More Than 300 Prisoners Go On Hunger Strike In Egypt

Over three hundred prisoners in Egypt have
gone on hunger strike to protest against “ill-
treatment” and the conditions they’re being
held in.
The prisoners, who went on hunger strike on
Monday, have said their cells are full of insects
and that they are allowed to go outside for just
half an hour a day. They also said there are up
to 60 prisoners to a cell.
A Twitter account operated by Muslim
Brotherhood, which has largely been driven
underground by a massive crackdown, said
prisoners have been “banned from family
visits, legal counselling, medical care and (live
in) overcrowded and unhygienic cells.”
Egyptian security forces have arrested
thousands of Islamists, including virtually the
entire top leadership of Morsi’s Muslim
Brotherhood, since he was deposed on July 3.
The 85-year-old political and social movement
prevailed in a series of polls following the
overthrow of Hosni Mubarak in 2011, and
Morsi became the country’s first freely elected
leader after winning elections last year.

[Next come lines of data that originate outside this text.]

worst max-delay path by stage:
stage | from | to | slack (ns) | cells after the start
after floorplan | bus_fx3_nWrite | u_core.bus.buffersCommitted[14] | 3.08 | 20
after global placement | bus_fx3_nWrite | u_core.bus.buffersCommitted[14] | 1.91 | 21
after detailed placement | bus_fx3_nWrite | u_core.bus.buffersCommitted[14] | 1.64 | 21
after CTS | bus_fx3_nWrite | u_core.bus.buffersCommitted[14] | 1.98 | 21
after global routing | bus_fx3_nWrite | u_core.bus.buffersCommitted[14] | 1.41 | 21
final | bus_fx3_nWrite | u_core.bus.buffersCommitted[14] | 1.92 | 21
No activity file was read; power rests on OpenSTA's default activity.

But his turbulent year-long rule was deeply
polarising, and the military forced him from
power after massive protests in which
demonstrators accused him of betraying the
2011 “revolution.”
The Brotherhood said several senior figures
were taking part in the strike, including the
wealthy financier and onetime presidential
hopeful Khairat al-Shater, senior official
Essam al-Erian, former legislator Mohamed
Beltagi and Essam al-Haddad, an adviser to
Morsi during his presidency.
It did not say whether Morsi himself or the
Brotherhood’s Supreme Guide Mohammed
Badie were also taking part in the hunger
strike.
Earlier this month Human Rights Watch said
Egypt’s military-installed authorities had
detained five Morsi aides for nearly five
months without disclosing their whereabouts,
saying it amounted to an “enforced
disappearance".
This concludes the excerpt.